Feedback Key

Problem Sets

To allow for more concise and consistent feedback on your homework, I use a small key to mark common comments. It is helpful to interpret these comments (and other feedback you get) in reference to the Rubric and Homework Guidelines, so please consult those too. If you'd like clarification of what I mean in a particular case, you're welcome to drop by office hours.

C
Please be more concise. This mark may also indicate extraneous text.
E
Please be more explicit here. The labeled work is insufficiently explicit / insufficiently precise.
FP
Potential false positive: your algorithm or proof may report an answer as correct when it is incorrect. This could mean that it could claim something is true or optimal when it is otherwise, or that it may do something when nothing should be done.
FN
Potential false negative: your algorithm or proof may miss a correct answer when it exists. This could mean that it could claim something is false or not optimal when it is otherwise, or that it may fail to do something when it should.
G
Your work needs to be more general here. Perhaps you only considered a special case?
L
Be lazy. It's possible to write this algorithm or proof more clearly, concisely, and convincingly by referring to a pre-existing algorithm we covered in class.
M
Use formal mathematical notation here, and/or express what you mean in mathematical terms.
RC
You make repeated calls to a helper algorithm/subroutine, but it's not clear how the input differs on each call. If you call the same algorithm on the same input, you get the same output.
S
This does not match the problem specification.
T
Asymptotic running times (or spaces) should be reported without constant factors or lower-order terms. Terms for different parameters (like $f(x)$ and $g(y)$) should not be combined unless $f(x) = \Theta(g(y))$.
V
There is a problem here with your proof/argument; it is either invalid, not convincing, or insufficiently rigorous. This may be because there are holes in your logic, because your conclusions are not supported by your argument, because you have made a significant claim without proof, because you have failed to address an important possibility or case, or for some other reason.
W
You do unnecessary extra work in this algorithm, even though it doesn't significantly affect the asymptotic running time.
XP
The toolbox algorithm you used does not obviously have the extra properties / capabilities / outputs you claimed for it. Maybe there's a clever way to use or modify this algorithm so that it does what you said, but you didn't explicitly explain how.
?
This is unclear or confusing. Make your reasoning or instructions more clear or straightforward.
!?
This is needlessly complicated.

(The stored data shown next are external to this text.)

[config.mk]
export PLATFORM = sky130hd
export DESIGN_NAME = mem_arbiter
export DESIGN_NICKNAME = d
export VERILOG_FILES = /design/src/rtl/mem_sys_pkg.sv /design/src/rtl/mem_arb_pick.sv /design/src/rtl/mem_arbiter.sv
export SDC_FILE = /design/constraint.sdc
export NUM_CORES = 1
export LEC_CHECK = 0
export ABC_CLOCK_PERIOD_IN_PS = 1300
export CAP_MARGIN = 20
export CELL_PAD_IN_SITES_DETAIL_PLACEMENT = 1
export CELL_PAD_IN_SITES_GLOBAL_PLACEMENT = 2
export CORE_MARGIN = 5
export CORE_UTILIZATION = 19
export DETAILED_ROUTE_END_ITERATION = 10
export PLACE_DENSITY = 0.76
export SKIP_LAST_GASP = 1
export SYNTH_ARGS = -nofsm -noshare
export SYNTH_HDL_FRONTEND = slang
export SYNTH_HIERARCHICAL = 1
export SYNTH_SLANG_ARGS = --single-unit
export TNS_END_PERCENT = 30
[constraint.sdc]
create_clock -name clk -period 1.3 [get_ports clk]
set_clock_uncertainty 0.2 [all_clocks]
set_input_delay 0.13 -clock clk [delete_from_list [all_inputs] [get_ports clk]]
set_output_delay 0.13 -clock clk [all_outputs]
set_load 0.02 [all_outputs]
[src/rtl/mem_sys_pkg.sv]
// Shared definitions for the memory arbiter: bus/map defaults, the response
// state encoding, and the meaning of the last-granted flag.
package mem_sys_pkg;

  localparam int          DATA_WIDTH_DEF = 32;
  localparam logic [31:0] RAM_BASE_DEF   = 32'h1000_0000;

  // Response state: which port (if any) receives a response this cycle.
  typedef enum logic [1:0] {
    IDLE    = 2'd0,
    RESP_IF = 2'd1,
    RESP_DM = 2'd2
  } resp_state_e;

  // Encoding of the last-granted flag.
  localparam logic LAST_IF = 1'b0;
  localparam logic LAST_DM = 1'b1;

endpackage

[src/rtl/mem_arb_pick.sv]
// Request selection for the memory arbiter. It turns two requests plus the
// last-granted flag into a one-hot grant (bit 0 = IF, bit 1 = DM).
//
// Build option MEM_ARB_ROUND_ROBIN_EN:
//   defined   - on a collision the port that was not granted last wins
//   undefined - fixed priority, DM always wins a collision
module mem_arb_pick
  import mem_sys_pkg::*;
(
  input  logic       if_req,
  input  logic       dm_req,
  input  logic       last,
  output logic [1:0] gnt
);

`ifndef MEM_ARB_ROUND_ROBIN_EN
  // The last-granted flag only matters for alternation.
  logic unused_last;
  assign unused_last = last;
`endif

  // Pick at most one requester; a lone requester always wins.
  always_comb begin
    gnt = 2'b00;
    if (if_req && dm_req) begin
`ifdef MEM_ARB_ROUND_ROBIN_EN
      gnt = (last == LAST_DM) ? 2'b01 : 2'b10;
`else
      gnt = 2'b10;
`endif
    end else if (if_req) begin
      gnt = 2'b01;
    end else if (dm_req) begin
      gnt = 2'b10;
    end
  end

endmodule

[src/rtl/mem_arbiter.sv]
// Two-port memory arbiter: shares one combinational-read memory between an
// instruction-fetch port and a data port. Grants are combinational, the
// response (read data or write acknowledge) follows one cycle later.
// Writes below RAM_BASE are dropped and acknowledged with dm_err_o.
//
// Handshake: a port holds req and its inputs stable until gnt is seen high in
// the same cycle; exactly one rvalid pulse follows each grant on the next
// cycle, and a new grant may coincide with that response cycle.
//
// Build option MEM_ARB_ROUND_ROBIN_EN selects alternating collision
// resolution (see mem_arb_pick); the default is DM-first priority.
// last_o and state_o expose the arbiter and response FSM state.
module mem_arbiter
  import mem_sys_pkg::*;
#(
  parameter int                    DATA_WIDTH = DATA_WIDTH_DEF,
  parameter logic [DATA_WIDTH-1:0] RAM_BASE   = DATA_WIDTH'(RAM_BASE_DEF)
) (
  input  logic                  clk,
  input  logic                  rst_n,
  input  logic                  if_req_i,
  input  logic [DATA_WIDTH-1:0] if_addr_i,
  output logic                  if_gnt_o,
  output logic                  if_rvalid_o,
  output logic [DATA_WIDTH-1:0] if_rdata_o,
  input  logic                  dm_req_i,
  input  logic                  dm_we_i,
  input  logic [DATA_WIDTH-1:0] dm_addr_i,
  input  logic [DATA_WIDTH-1:0] dm_wdata_i,
  output logic                  dm_gnt_o,
  output logic                  dm_rvalid_o,
  output logic [DATA_WIDTH-1:0] dm_rdata_o,
  output logic                  dm_err_o,
  output logic                  mem_we_o,
  output logic [DATA_WIDTH-1:0] mem_addr_o,
  output logic [DATA_WIDTH-1:0] mem_wdata_o,
  input  logic [DATA_WIDTH-1:0] mem_rdata_i,
  output logic                  last_o,
  output resp_state_e           state_o
);

  logic [1:0]            pick_gnt;
  logic                  gnt_if;
  logic                  gnt_dm;
  logic                  dm_to_rom;
  logic                  last_q;
  resp_state_e           state_q;
  resp_state_e           state_d;
  logic [DATA_WIDTH-1:0] addr_q;
  logic [DATA_WIDTH-1:0] wdata_q;
  logic [DATA_WIDTH-1:0] rdata_q;
  logic                  err_q;

  mem_arb_pick u_pick (
    .if_req (if_req_i),
    .dm_req (dm_req_i),
    .last   (last_q),
    .gnt    (pick_gnt)
  );

  // Reset blocks grants combinationally so nothing is issued while held.
  assign gnt_if    = rst_n & pick_gnt[0];
  assign gnt_dm    = rst_n & pick_gnt[1];
  assign dm_to_rom = (dm_addr_i < RAM_BASE);

  assign if_gnt_o = gnt_if;
  assign dm_gnt_o = gnt_dm;

  // Memory bus: granted port drives it, otherwise the last values are held.
  always_comb begin
    mem_we_o    = 1'b0;
    mem_addr_o  = addr_q;
    mem_wdata_o = wdata_q;
    if (gnt_if) begin
      mem_addr_o = if_addr_i;
    end else if (gnt_dm) begin
      mem_addr_o  = dm_addr_i;
      mem_wdata_o = dm_wdata_i;
      mem_we_o    = dm_we_i & ~dm_to_rom;
    end
  end

  // Response FSM next state: driven purely by this cycle's grant.
  always_comb begin
    state_d = IDLE;
    if (gnt_if) begin
      state_d = RESP_IF;
    end else if (gnt_dm) begin
      state_d = RESP_DM;
    end
  end

  // Response FSM state register.
  always_ff @(posedge clk or negedge rst_n) begin
    if (!rst_n) begin
      state_q <= IDLE;
    end else begin
      state_q <= state_d;
    end
  end

  // Capture read data / error flag, held bus values and last-granted port.
  always_ff @(posedge clk or negedge rst_n) begin
    if (!rst_n) begin
      last_q  <= LAST_DM;
      addr_q  <= '0;
      wdata_q <= '0;
      rdata_q <= '0;
      err_q   <= 1'b0;
    end else if (gnt_if) begin
      last_q  <= LAST_IF;
      addr_q  <= if_addr_i;
      rdata_q <= mem_rdata_i;
      err_q   <= 1'b0;
    end else if (gnt_dm) begin
      last_q  <= LAST_DM;
      addr_q  <= dm_addr_i;
      wdata_q <= dm_wdata_i;
      rdata_q <= dm_we_i ? '0 : mem_rdata_i;
      err_q   <= dm_we_i & dm_to_rom;
    end
  end

  assign if_rvalid_o = (state_q == RESP_IF);
  assign dm_rvalid_o = (state_q == RESP_DM);
  assign if_rdata_o  = if_rvalid_o ? rdata_q : '0;
  assign dm_rdata_o  = dm_rvalid_o ? rdata_q : '0;
  assign dm_err_o    = dm_rvalid_o & err_q;
  assign last_o      = last_q;
  assign state_o     = state_q;

endmodule

==> run summary, run 1 <==
Setup repair after global routing could not meet its margin everywhere. Adder and majority gate portion of the synthesized area: 0%. Data arrives at the worst endpoint at 1580 ps. The H-tree was split into 3 levels. STA classifies the critical path startpoint as a flip-flop. The final reports fail on hold timing, setup timing.

After synthesis, the cell types taking the most area are dfrtp_1, mux2_4, and2_1. The worst setup path is captured at an output pin. Clock-pin slew was measured on the worst setup and hold paths at 70 ps. The count of placed standard cells in the final layout, fillers left out is 1047, and the mapped cell area is 4410 µm². The count of buffers added on input and output ports is 269. Once detail routing completed, the nets flagged for antenna violations numbered 0. Peak ir drop on the vdd network: 0.552 mV. For this run, the number of Yosys warnings is 6. The post-synthesis cell type with the largest combined area was dfrtp_1. The portion of the post-synthesis area used by sequential elements was 56.7%. The placed instances occupy a cell area of 8090 µm².

The signal on the critical path passes through nor2b_4, buf_6, clkbuf_16, and2_2, buf_6. For this design, the slowest cell found on the critical path is dfrtp_2. Synthesis produced a netlist whose cell count is 372. The fraction of layout cells with a size suffix above 1 is 56.8%. Number of synthesized flops with an enable pin: 0.

In this run the mean area of a mapped cell was 11.9 µm². The run gives 2341 as the number of fillers in the final layout. In this run the power density over the cells is 1070 nW/µm². For the largest net degree at the start of global routing, the log shows 61. After synthesis, the most frequently instantiated cells are dfrtp_1, and2_1, nor2_1. The clock network latency to the later pin of the worst-skew pair is 350 ps, and the cell area after layout is 9600 µm².

Fraction of power consumed by sequential logic: 36.6%. The number of synthesized register bits is 100. The slew at the pin closest to its max-slew limit came out at 805 ps. The area share of and/or/nand/nor cells after synthesis came out at 13.7%. The clock drives 100 sinks. The root buffer cell chosen for the clock tree is clkbuf_16. TritonCTS built the clock tree.

The logs give 270 for the top-level I/O count and 55 for the number of rows created at floorplan. The tools report the count of max-cap constraint violations as 0. The core outline area was 22800 µm²; the required time at the endpoint of the critical path was 970 ps. The analysis attributes to net switching a power of 3.22 mW. Fraction of power consumed by the clock network: 26.3%. The combinational group share of total power is 37.1%, and the fraction of power spent switching nets is 31.3%. The area overhead of the layout relative to synthesis works out to 118%. The horizontal die dimension came out at 162 µm. Measured against the total synthesized area, the mux share comes to 10.6%.

The number of design rule violations left after detail routing was 0. In this run the critical register-to-register path is launched from wdata_q[13]$_DFF_PN0_. The number of max-slew violations in the final report was 0. Summing internal, switching and leakage power gives 10.3 mW. The tools report the number of cells in the design after placement as 977.

At the end of routability-driven placement, the weighted congestion stood at 0.767. Biggest cell delay along the critical path: 450 ps. The run gives 4.15 nW as the static leakage power. By area, the combinational part of the netlist is dominated by compound AO/OA/AOI/OAI gates. In the global route stage, overall resource usage came out at 15.0%. Along the worst path, the maximum fanout reaches 8. Post-synthesis compound-gate area fraction: 15.3%. Using the TritonRoute via totals, the vias-per-cell ratio works out to 4.21. The run gives 1 as the initial antenna violation count. The final period demand of the worst path was 1910 ps.

The routed via count was 4407; the final wirelength was 20500 µm. Of all flip-flops after synthesis, the portion carrying an async set or reset was 100%. The number of nets in the synthesized netlist is 505. The worst setup path is of the reg2out kind.

The die outline height works out to 162 µm. The most frequent cell on the critical path is buf_6. Dividing the detail-routed wire length by the instance count gives 19.6 µm. The relative slew slack is 46.3%.

Setup violations remaining at the end of the flow were counted as 176. Die area: 26400 µm². The count of routing violations after the opening detailed-route iteration came out at 186. OpenSTA, run right after detailed placement, puts the worst setup slack at -1190 ps. The flow ran to the end, but the final reports show violations.

The run gives 80 as the final number of hold-violating endpoints. At the end of the flow, the number of nets in the layout was 861. The first detailed-routing pass took 4 iterations. The most used flip-flop cell after synthesis is dfrtp_1. The worst hold margin is -297 ps, and the maximum clock path buffer count is 2. After layout, the worst path uses 147% of the clock period.

Hold repair after CTS inserted 3 buffers. The overflow left after global routing came out at 0. dfrtp_1 is the most common cell in the netlist. The logs give 5124 for the number of global-route vias before repair and 25 for the post-synthesis cell type count. Internal power contribution: 7.09 mW.

The share of synthesized area in the top cell type comes to 56.2%. Of the total synthesized cell area, the portion taken by XOR and XNOR cells is 0%. The initial utilization of the core area, before any placement, comes to 19.4%. The path class of the tightest hold or removal check is in2async. Timing startpoint of the critical path: state_o[1]$_DFF_PN0_. The worst setup margin came out at -606 ps.

The global-route wire length before repair is 30600 µm, and the HPWL after detailed placement is 13600 µm. Static timing analysis puts the maximum clock frequency at 525 MHz. The total clock buffers created by CTS is 9.
worst max-delay path: cells and delay by family (launching register included):
family	cells	cell delay, ps
AND/OR/NAND/NOR	2	350
buffers and inverters	3	420
flip-flops	1	450
per-stage QoR:
stage	setup TNS (ps)	util, %
6_report	-63240	42.2
4_1_cts	-64430	41.5
2_1_floorplan	-14690	-
3_5_place_dp	-169710	35.5
5_1_grt	-72540	42.2
3_3_place_gp	-162870	35.5
routing by layer:
layer	GRT usage, %	up-vias	share of wire [%]
met5	0	-	0
met4	5.65	0	2.5
met3	4.15	28	7.1
met2	26.9	191	51
met1	16.9	2159	39
li1	-	2029	-
flip-flops by register name (all words and copies together), names as in the netlist:
register / cells
last_o: 1
addr_q: 32
state_o: 2
err_q: 1
wdata_q: 32
rdata_q: 32
cells in the final DEF, fill, tap and decap left out, types with 17 or more instances in the layout:
cell type | synthesis | final
o22ai_4 | 0 | 18
buf_4 | 0 | 82
dfrtp_1 | 99 | 97
nor2_1 | 34 | 34
clkdlybuf4s15_2 | 0 | 32
and2_4 | 1 | 36
mux2_4 | 28 | 32
and2_2 | 0 | 25
a22o_1 | 32 | 32
buf_12 | 0 | 17
buf_6 | 4 | 91
a21oi_2 | 0 | 31
clkdlybuf4s50_1 | 0 | 128
cells by family (layout without fill, tap and decap cells):
group | after synthesis | count (layout)
mux | 32 | 32
buf+inv | 31 | 392
flops | 100 | 100
simple gates | 109 | 109
other cells | 0 | 1
compound gates | 100 | 100
final cells by class:
class	instances	area [µm²]	area share, %
Sequential cell	100	2510	26.1
Clock buffer	10	239	2.49
Clock inverter	6	56.3	0.586
Multi-Input combinational cell	241	2330	24.3
Timing Repair Buffer	374	4060	42.2
Inverter	2	17.5	0.182
Antenna cell	1	2.50	0.0261
Tap cell	313	392	4.08
power by group through the flow:
stage	Combinational, mW	Clock (mW)	Sequential (mW)
after CTS	3.78	2.82	3.77
after global routing	4.03	2.94	3.82
after detailed placement	3.17	0	3.82
after floorplan	1.48	0	3.75
final	3.82	2.71	3.77
after global placement	3.11	0	3.80
timing repair:
action	4_1_cts	5_1_grt
buffers inserted	36	2
setup endpoints to repair	234	178
gates resized for setup	734	39
pin swaps	41	2
gates cloned	9	3
endpoints found under the hold margin	99	21
path summary, 6_finish.rpt:
check                      slack (ps)  depth (start not counted)                     to
max                              -610                          5         dm_rdata_o[19]
min                              -300                          3   addr_q[12]$_DFF_PN0_
max reg2reg                        90                          3  wdata_q[13]$_DFF_PN0_
min reg2reg                       300                          1  wdata_q[27]$_DFF_PN0_
max in group asynchronous         170                          4   state_o[1]$_DFF_PN0_
min in group clk                   70                          4    addr_q[0]$_DFF_PN0_
Power figures use the tool's default switching activity.
==> run 2: changes to the inputs <==
--- a/config.mk
+++ b/config.mk
@@ -10,9 +10,10 @@
 export CELL_PAD_IN_SITES_DETAIL_PLACEMENT = 1
 export CELL_PAD_IN_SITES_GLOBAL_PLACEMENT = 2
 export CORE_MARGIN = 5
-export CORE_UTILIZATION = 19
+export CORE_UTILIZATION = 20
+export CTS_BUF_LIST = sky130_fd_sc_hd__clkbuf_8
 export DETAILED_ROUTE_END_ITERATION = 10
-export PLACE_DENSITY = 0.76
+export PLACE_DENSITY = 0.8
 export SKIP_LAST_GASP = 1
 export SYNTH_ARGS = -nofsm -noshare
 export SYNTH_HDL_FRONTEND = slang
==> run 2 against run 1 <==
The flow still finishes with violations (hold timing, setup timing). First-iteration DRC count shrank 25%. Utilization shrank 0.38 points. Sequential cell count is the same. Register-to-register slack lost 50 ps. Sequential share of layout area grew 1.5 points. Combinational power is essentially flat. Non-clock buffer count is the same. Die area shrank 4.7%. Clock-buffer cell count is the same. Wire length shrank 0.37%. Via count grew 0.64%. Largest cell class unchanged.
==> run summary, run 2 (synthesis gave the netlist of run 1 again) <==
The die covers 25100 µm². Worst setup margin: -525 ps. The number of rows created at floorplan came out at 54.

The tools report the routed via count as 4435. Once the floorplan was initialized, standard cells occupied 20.3% of the core. For the instance area at placement, the log shows 8020 µm². The logs give 370 ps for the clock network latency to the later pin of the worst-skew pair and 2 for the maximum clock path buffer count.

The die is 159 µm wide. The repair_antennas step left the layout with diodes totalling 0. Pin placement for this block handled 270 I/O pins. CTS built an H-tree with a depth of 3.

Die outline height: 159 µm. The min-delay analysis places its worst path in the category in2reg. For the worst setup path, the data arrival time is 1500 ps.

Leaving out fill and tap cells, the most frequent cell in the layout is clkdlybuf4s50_1. The flow ran to the end, but the final reports show violations. The overflow left after global routing was 0; the area occupied by multi-input gates was 2380 µm². In this run the clock root is driven by a clkbuf_8. For this design the static power due to leakage is 4.06 nW. The largest registers in the layout are addr_q (32), rdata_q (32), wdata_q (32). In this design, the stage delay of the slowest critical-path cell is 600 ps. Global routing used 15.6% of the available tracks. Count of placed standard cells in the final layout, fillers left out: 1013. The top cell family by delay on the critical path was buffers and inverters. The critical path is of the reg2out type. The detail route stage leaves a number of antenna-violating nets equal to 0. The required time at the endpoint of the critical path was 970 ps; the number of design rule violations left after detail routing was 0.

Setup repair after global routing could not meet its margin everywhere. The fraction of layout cells with a size suffix above 1 came out at 57.6%. The number of placed instances, taps included, is 940. The wire length per cell after detailed routing works out to 20.2 µm. The final wirelength is 20400 µm. The highest achievable clock rate came out at 548 MHz. At the end of routability-driven placement, the weighted congestion stood at 0.796. The run gives 65 as the largest net degree at the start of global routing. The final reports fail on hold timing, setup timing. The first global-routing pass estimated 30000 µm of wire.

The number of buffers and inverters on the critical path is 2, and the area used by sequential logic in the layout is 2510 µm². The routed design could run at a clock period as short as 1830 ps. Buffers inserted during clock tree synthesis total 9. TritonCTS built the clock tree. The count of buffers from port buffering was 269; the count of max-cap constraint violations was 0.

The first routing iteration left 140 violations. Cells fill 41.8% of the core in the end. The final layout contains 861 nets. For the number of max-slew violations in the final report, the log shows 0. The post-route clock period utilization works out to 140%.

From synthesis to final layout, the design area changed by 106%. Cell with the biggest individual delay on the critical path: clkdlybuf4s50_1. Initial antenna violation count: 2. The cell area after layout is 9090 µm². The tools report the kind of launch point of the worst setup path as a flip-flop.

The run gives 158 as the final setup violation count. Number of fillers in the final layout: 2350. The tools report the peak ir drop on the vdd network as 0.634 mV. The worst hold margin was -33.6 ps; the via density per instance was 4.38. The largest driver fanout on the critical path is 3. The worst setup path is captured at an output pin. The first detailed-routing pass took 4 iterations. Number of global-route vias before repair: 5093.

The slew at the pin closest to its max-slew limit is 871 ps. The run gives 20 as the final number of hold-violating endpoints. The critical path goes through buf_4, clkdlybuf4s50_1. Power spread over the standard cell area amounts to 1080 nW/µm². The tools report the clock sink count as 100. The quantity of hold-fixing buffers added after cts came out at 5.

The library cells used most frequently in the layout, excluding fill and tap cells, are clkdlybuf4s50_1, dfrtp_1, buf_4, buf_6, clkbuf_2. The clock-pin slew reported for the worst setup and hold paths after clock tree synthesis is 100 ps, and the HPWL after detailed placement is 13700 µm. The run gives 41.9% as the relative slew slack.

Core outline area: 21800 µm².
-- run 2: cell types whose count changed in the layout (fill, tap and decap cells not counted), moves of 5 or more --
cell	change
o22ai_2	-5
nor2_1	-14
clkbuf_16	-12
and2_2	+16
nor2_4	+11
buf_2	+6
clkdlybuf4s15_2	-32
buf_6	-31
clkbuf_2	+53
clkbuf_8	+9
and2_4	-18
buf_4	+5
-- run 2: worst reg2reg max path: stages, from the launching register on --
cell	delay [ps]
dfrtp_1	390
nor2_1	160
a21oi_2	60
buf_4	130
buf_4	120
buf_4	120
-- run 2: per-stage QoR --
stage / total power, mW / TNS [ps] / setup WS [ps]
CTS: 9.90 / -69150 / -684
finish: 9.77 / -58700 / -525
floorplan: 5.23 / -14690 / -116
global placement: 6.88 / -164420 / -1180
global route: 10.3 / -70820 / -638
detailed placement: 6.96 / -176400 / -1200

Simpler approaches or arguments exist that are equally good, but easier to convey.

Exams

Feedback on exams may use any of the symbols above, plus these ones that are more specific to issues on exams:

J
Though your answer may be fine, your justification has some issues.
!J
Your justification is incorrect.
P-
Not correct, but a correct conclusion from your previous (incorrect) answers.
P+
Correct, but an incorrect conclusion from your previous (incorrect) answers. Alternately, this may simply mean: “right answer, wrong reason”.
U
Answers should be unique: at most one answer may be submitted for a question. You either tried to submit multiple answers, or it wasn't clear enough what your answer was. Either way, you should indicate a single answer by putting a box around it.